Stored data
====================

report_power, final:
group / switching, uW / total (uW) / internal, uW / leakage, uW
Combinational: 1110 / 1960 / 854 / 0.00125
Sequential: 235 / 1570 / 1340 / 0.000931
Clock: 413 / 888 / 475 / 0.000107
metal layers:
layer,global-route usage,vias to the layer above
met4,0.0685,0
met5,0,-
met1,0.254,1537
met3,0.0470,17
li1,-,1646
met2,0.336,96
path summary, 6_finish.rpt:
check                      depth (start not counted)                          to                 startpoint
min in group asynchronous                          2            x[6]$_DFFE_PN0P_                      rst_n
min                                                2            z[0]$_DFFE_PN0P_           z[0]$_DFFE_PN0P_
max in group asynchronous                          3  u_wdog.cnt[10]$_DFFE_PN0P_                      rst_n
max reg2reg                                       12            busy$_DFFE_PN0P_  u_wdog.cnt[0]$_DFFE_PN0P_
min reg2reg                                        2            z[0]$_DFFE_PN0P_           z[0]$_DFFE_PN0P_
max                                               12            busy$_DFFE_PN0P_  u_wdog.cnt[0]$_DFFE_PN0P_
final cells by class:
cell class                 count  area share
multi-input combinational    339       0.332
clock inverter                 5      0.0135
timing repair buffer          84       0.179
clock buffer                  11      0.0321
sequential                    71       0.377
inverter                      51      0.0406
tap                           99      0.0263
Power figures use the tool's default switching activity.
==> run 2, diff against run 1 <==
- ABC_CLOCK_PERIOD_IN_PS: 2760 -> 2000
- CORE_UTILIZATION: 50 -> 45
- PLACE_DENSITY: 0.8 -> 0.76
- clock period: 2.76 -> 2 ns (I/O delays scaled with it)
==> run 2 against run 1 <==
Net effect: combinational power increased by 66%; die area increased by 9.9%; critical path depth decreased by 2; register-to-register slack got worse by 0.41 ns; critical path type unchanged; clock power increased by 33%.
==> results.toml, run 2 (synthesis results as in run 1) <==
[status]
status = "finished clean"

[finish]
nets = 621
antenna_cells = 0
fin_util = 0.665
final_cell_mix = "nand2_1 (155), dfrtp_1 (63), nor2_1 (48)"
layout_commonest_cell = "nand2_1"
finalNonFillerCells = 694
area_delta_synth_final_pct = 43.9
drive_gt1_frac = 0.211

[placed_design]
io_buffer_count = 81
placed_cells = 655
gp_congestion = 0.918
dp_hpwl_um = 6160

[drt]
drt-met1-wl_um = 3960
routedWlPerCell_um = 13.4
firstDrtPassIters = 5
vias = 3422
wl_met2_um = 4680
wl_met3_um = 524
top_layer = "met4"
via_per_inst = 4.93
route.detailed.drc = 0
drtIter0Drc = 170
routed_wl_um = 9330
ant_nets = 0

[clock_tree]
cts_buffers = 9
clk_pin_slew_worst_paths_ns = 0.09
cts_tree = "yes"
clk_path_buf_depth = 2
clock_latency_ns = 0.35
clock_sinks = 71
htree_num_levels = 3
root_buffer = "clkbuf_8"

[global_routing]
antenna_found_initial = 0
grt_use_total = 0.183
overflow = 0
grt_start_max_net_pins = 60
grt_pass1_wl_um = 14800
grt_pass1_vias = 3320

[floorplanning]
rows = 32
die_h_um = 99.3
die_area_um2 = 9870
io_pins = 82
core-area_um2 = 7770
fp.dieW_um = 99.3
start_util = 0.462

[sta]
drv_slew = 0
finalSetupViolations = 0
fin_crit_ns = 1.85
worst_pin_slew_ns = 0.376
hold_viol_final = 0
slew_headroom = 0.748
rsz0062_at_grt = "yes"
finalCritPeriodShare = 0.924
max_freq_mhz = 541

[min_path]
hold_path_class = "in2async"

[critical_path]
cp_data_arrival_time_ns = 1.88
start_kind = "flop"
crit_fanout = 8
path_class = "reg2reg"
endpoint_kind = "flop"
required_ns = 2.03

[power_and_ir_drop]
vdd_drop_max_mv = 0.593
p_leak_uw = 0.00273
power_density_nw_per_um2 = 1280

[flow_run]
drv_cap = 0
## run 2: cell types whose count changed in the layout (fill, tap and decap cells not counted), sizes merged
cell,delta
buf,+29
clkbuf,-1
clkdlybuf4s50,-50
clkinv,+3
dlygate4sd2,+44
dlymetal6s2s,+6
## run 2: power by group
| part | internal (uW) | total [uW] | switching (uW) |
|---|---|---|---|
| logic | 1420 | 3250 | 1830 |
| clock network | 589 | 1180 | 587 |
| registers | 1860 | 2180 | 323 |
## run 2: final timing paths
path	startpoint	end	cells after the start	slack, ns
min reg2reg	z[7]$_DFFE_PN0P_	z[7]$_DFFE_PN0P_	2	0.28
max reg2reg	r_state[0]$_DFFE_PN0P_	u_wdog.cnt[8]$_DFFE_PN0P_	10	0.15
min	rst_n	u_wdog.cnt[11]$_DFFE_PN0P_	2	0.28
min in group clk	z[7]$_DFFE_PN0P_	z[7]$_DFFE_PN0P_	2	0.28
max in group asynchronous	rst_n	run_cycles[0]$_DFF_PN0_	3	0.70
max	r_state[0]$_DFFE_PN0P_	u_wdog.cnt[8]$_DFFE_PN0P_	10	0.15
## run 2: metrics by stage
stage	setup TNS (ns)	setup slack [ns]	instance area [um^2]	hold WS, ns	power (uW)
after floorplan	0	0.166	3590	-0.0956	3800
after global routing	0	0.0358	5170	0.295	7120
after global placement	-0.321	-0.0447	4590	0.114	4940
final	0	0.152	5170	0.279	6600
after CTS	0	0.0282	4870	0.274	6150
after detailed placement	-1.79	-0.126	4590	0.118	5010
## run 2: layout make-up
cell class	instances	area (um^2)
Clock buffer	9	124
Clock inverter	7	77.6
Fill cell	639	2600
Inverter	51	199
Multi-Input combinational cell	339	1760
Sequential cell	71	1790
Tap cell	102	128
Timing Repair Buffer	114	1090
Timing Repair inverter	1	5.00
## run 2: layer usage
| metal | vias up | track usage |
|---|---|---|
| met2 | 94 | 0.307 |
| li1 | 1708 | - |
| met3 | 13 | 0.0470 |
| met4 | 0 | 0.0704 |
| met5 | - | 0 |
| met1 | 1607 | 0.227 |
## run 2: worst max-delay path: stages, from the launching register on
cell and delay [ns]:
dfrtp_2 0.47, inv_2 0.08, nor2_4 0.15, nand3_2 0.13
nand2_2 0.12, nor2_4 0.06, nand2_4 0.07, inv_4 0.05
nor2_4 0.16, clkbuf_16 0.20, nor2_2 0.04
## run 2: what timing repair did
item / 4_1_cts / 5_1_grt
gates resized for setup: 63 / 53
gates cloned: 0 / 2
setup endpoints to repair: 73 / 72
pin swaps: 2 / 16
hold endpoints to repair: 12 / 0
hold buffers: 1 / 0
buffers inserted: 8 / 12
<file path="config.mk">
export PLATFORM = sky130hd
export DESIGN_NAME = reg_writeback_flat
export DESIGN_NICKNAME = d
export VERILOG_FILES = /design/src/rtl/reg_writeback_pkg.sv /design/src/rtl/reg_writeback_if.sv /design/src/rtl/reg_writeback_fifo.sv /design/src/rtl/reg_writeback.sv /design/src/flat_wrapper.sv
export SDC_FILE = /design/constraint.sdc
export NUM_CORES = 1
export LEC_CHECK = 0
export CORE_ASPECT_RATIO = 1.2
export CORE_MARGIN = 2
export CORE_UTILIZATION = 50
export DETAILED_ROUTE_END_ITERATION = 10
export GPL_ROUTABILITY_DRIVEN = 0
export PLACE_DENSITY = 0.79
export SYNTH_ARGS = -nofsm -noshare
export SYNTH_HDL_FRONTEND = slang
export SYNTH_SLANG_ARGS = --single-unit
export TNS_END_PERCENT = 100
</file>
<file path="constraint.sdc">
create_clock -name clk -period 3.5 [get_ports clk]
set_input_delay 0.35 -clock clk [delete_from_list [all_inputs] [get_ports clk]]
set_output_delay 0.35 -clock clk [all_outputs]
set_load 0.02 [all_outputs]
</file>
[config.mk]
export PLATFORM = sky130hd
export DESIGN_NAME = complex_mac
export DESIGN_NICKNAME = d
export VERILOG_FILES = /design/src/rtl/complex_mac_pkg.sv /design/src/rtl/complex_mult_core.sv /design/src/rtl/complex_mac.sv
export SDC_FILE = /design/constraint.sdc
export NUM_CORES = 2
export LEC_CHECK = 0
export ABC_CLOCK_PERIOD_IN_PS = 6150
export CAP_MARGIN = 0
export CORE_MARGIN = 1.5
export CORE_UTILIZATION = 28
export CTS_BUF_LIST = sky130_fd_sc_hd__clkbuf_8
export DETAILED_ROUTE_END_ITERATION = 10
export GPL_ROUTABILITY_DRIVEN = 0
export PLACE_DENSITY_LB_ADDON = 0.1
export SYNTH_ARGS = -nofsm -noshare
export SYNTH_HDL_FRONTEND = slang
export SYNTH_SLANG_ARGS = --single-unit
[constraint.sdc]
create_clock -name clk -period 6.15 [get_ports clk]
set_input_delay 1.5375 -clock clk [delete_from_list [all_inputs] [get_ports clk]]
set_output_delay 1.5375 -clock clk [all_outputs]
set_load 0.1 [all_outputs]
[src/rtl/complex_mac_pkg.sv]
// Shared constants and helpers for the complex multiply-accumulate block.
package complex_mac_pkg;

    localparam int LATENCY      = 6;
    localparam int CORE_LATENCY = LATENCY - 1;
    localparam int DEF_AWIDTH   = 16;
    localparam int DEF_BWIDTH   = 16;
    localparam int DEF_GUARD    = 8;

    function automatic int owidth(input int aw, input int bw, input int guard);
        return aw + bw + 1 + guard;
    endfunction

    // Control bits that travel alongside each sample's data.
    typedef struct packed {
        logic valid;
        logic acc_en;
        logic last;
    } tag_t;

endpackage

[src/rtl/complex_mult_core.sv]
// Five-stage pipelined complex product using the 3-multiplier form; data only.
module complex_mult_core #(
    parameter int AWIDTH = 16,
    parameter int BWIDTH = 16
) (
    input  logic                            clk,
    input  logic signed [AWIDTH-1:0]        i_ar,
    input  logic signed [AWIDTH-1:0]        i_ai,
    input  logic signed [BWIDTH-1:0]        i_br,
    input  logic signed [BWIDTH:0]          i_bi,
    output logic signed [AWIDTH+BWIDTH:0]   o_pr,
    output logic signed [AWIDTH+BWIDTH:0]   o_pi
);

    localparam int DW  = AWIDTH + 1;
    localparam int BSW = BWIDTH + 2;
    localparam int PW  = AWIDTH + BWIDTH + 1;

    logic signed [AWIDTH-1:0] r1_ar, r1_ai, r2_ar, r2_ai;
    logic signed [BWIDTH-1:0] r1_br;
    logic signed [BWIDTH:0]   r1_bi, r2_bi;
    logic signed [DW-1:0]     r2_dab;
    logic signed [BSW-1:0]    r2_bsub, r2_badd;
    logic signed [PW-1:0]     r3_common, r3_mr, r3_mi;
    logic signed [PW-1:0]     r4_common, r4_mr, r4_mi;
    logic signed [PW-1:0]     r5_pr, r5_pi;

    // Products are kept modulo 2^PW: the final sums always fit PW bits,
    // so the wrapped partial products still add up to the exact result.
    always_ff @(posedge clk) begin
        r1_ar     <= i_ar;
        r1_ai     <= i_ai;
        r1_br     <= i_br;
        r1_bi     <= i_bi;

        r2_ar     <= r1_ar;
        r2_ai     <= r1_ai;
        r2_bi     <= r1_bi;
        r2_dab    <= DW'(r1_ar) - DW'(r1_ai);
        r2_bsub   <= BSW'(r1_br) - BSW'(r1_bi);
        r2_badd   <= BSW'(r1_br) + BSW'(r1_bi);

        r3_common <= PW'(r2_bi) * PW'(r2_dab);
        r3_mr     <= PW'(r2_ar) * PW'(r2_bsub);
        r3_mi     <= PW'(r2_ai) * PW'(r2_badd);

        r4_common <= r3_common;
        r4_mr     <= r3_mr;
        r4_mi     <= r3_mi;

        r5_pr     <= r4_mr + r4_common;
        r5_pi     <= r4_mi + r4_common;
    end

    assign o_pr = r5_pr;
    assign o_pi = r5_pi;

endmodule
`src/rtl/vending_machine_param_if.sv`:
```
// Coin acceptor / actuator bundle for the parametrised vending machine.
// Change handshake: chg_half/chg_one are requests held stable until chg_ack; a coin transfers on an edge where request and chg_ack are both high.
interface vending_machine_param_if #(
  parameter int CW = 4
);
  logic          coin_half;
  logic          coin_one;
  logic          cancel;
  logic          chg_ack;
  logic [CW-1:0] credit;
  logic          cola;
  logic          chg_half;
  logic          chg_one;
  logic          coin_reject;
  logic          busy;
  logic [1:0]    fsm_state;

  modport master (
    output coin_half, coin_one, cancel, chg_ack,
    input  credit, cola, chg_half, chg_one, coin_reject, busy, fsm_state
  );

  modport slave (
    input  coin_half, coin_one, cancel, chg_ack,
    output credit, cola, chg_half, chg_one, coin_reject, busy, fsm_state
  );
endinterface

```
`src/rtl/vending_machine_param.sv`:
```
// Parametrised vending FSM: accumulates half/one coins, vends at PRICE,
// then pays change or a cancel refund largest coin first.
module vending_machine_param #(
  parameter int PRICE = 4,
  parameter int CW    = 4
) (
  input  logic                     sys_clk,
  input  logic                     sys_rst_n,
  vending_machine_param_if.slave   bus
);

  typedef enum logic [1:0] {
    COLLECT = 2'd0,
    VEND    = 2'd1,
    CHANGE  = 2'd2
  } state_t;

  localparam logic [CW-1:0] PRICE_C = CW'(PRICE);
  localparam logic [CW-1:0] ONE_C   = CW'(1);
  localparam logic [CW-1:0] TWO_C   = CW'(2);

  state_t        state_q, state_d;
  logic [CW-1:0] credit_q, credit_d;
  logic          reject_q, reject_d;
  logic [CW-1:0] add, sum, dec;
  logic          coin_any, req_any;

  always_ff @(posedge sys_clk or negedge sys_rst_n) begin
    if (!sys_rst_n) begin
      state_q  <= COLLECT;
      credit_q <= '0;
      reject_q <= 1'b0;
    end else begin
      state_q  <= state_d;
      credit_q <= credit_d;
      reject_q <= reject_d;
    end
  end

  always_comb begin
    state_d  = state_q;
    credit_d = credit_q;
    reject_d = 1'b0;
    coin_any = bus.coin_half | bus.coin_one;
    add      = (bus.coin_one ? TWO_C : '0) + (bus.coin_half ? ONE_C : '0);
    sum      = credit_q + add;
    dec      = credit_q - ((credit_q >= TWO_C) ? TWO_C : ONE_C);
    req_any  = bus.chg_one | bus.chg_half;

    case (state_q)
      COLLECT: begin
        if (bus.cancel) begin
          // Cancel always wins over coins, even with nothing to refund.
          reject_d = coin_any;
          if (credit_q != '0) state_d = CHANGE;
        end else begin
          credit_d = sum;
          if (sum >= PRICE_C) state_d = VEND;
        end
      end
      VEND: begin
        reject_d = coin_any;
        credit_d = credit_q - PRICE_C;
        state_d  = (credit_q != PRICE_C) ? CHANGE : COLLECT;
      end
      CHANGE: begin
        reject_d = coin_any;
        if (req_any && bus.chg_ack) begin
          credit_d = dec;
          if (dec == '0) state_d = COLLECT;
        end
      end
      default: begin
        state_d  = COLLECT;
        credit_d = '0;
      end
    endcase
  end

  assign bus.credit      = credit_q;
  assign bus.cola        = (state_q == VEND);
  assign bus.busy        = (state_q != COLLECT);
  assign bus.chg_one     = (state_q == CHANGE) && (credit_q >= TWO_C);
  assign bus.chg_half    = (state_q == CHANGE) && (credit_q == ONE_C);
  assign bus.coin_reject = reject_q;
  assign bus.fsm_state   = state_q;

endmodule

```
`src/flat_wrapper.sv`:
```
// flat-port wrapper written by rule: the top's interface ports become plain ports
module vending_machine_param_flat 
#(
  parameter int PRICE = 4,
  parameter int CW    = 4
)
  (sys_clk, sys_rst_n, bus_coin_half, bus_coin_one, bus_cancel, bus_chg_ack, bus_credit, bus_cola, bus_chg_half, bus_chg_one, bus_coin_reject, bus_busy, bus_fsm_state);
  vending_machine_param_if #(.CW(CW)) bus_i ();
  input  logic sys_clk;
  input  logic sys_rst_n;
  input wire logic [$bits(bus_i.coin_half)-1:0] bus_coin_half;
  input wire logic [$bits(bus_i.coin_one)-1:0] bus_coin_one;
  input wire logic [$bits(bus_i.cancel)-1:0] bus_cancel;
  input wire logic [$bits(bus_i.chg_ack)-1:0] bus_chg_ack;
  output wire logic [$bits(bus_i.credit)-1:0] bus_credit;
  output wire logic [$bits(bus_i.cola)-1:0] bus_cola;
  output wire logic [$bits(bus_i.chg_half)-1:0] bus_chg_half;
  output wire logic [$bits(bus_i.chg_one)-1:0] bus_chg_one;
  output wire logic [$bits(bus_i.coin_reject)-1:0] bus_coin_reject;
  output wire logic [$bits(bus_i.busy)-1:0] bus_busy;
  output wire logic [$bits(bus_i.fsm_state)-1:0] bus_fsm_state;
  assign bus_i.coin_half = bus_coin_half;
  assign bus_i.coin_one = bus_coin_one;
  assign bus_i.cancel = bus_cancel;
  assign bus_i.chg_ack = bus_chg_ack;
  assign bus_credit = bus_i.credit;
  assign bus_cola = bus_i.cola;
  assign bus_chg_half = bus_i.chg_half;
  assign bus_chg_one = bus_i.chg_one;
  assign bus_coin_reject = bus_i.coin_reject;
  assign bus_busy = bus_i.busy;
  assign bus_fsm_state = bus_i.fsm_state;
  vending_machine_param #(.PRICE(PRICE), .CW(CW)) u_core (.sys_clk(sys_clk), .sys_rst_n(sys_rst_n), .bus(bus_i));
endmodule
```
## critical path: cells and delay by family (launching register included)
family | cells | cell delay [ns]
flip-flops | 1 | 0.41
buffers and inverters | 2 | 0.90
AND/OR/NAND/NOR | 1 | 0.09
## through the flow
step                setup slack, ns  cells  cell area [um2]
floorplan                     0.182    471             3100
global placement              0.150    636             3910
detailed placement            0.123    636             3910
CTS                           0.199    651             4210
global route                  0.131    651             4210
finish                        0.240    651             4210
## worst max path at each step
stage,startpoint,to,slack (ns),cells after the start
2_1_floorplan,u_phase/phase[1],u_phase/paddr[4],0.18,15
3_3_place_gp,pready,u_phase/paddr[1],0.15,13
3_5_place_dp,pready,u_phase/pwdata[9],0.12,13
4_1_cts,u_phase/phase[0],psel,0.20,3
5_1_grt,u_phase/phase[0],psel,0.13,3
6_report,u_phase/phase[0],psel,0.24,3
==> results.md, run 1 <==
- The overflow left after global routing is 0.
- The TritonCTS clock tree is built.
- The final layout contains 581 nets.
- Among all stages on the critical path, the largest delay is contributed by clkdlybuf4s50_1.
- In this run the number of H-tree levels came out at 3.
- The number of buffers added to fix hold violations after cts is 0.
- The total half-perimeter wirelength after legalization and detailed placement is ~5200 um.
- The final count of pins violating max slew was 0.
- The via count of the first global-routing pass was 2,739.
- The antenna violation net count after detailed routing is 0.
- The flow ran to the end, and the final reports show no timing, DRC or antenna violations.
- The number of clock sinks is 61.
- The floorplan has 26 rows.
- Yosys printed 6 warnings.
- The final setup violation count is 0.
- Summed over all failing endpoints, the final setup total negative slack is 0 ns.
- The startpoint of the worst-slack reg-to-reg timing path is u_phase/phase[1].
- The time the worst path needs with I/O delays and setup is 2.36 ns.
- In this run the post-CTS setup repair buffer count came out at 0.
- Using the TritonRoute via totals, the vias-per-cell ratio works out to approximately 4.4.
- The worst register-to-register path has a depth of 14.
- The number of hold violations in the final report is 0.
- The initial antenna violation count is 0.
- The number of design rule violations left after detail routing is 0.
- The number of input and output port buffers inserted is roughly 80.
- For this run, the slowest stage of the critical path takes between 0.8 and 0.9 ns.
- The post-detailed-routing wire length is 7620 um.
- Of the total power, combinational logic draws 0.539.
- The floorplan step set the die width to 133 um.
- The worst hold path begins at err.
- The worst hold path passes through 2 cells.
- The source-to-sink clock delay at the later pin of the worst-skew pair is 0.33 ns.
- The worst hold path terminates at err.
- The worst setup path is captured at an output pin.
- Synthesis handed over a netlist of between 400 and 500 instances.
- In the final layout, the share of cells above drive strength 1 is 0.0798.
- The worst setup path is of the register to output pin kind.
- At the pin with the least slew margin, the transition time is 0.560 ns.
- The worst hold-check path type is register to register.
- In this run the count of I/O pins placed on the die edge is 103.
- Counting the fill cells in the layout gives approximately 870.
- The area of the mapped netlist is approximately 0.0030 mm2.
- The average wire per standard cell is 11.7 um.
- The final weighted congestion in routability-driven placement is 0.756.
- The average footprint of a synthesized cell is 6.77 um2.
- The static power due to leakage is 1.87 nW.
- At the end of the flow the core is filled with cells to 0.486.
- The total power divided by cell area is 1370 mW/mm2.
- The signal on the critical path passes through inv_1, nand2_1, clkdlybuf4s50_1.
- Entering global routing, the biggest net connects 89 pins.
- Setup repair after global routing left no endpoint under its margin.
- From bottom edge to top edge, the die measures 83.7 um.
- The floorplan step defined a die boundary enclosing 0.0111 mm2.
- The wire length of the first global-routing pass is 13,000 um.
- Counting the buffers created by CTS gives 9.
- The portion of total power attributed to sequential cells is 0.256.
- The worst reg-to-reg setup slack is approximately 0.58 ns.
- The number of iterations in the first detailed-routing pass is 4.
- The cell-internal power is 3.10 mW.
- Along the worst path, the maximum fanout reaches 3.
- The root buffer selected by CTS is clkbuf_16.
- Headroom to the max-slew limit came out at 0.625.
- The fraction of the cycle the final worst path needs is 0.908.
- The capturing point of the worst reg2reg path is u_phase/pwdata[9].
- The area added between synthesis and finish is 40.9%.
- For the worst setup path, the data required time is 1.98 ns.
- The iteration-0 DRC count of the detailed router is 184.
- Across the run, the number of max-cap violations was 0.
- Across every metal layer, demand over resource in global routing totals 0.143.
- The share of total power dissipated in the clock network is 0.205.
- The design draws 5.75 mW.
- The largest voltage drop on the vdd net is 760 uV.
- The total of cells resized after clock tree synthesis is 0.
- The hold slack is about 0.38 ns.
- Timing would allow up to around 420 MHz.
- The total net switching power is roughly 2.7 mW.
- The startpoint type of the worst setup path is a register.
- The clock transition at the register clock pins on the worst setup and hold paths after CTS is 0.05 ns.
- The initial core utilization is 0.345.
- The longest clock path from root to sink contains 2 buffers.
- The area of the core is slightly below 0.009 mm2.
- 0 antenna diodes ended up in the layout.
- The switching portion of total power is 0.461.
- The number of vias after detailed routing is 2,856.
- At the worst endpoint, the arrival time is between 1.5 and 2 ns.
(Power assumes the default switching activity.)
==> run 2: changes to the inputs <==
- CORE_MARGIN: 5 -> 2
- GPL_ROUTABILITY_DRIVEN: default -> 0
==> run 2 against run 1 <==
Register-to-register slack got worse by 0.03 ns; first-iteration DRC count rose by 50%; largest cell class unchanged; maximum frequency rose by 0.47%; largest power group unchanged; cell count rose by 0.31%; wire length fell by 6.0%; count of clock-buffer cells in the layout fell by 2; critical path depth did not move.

====================

> **Required action**
Stop at the line containing "min in group asynchronous". Please print exactly every line before it from the start of the records, plus that line itself, and nothing else.

> **Expected output**
report_power, final:
group / switching, uW / total (uW) / internal, uW / leakage, uW
Combinational: 1110 / 1960 / 854 / 0.00125
Sequential: 235 / 1570 / 1340 / 0.000931
Clock: 413 / 888 / 475 / 0.000107
metal layers:
layer,global-route usage,vias to the layer above
met4,0.0685,0
met5,0,-
met1,0.254,1537
met3,0.0470,17
li1,-,1646
met2,0.336,96
path summary, 6_finish.rpt:
check                      depth (start not counted)                          to                 startpoint
min in group asynchronous                          2            x[6]$_DFFE_PN0P_                      rst_n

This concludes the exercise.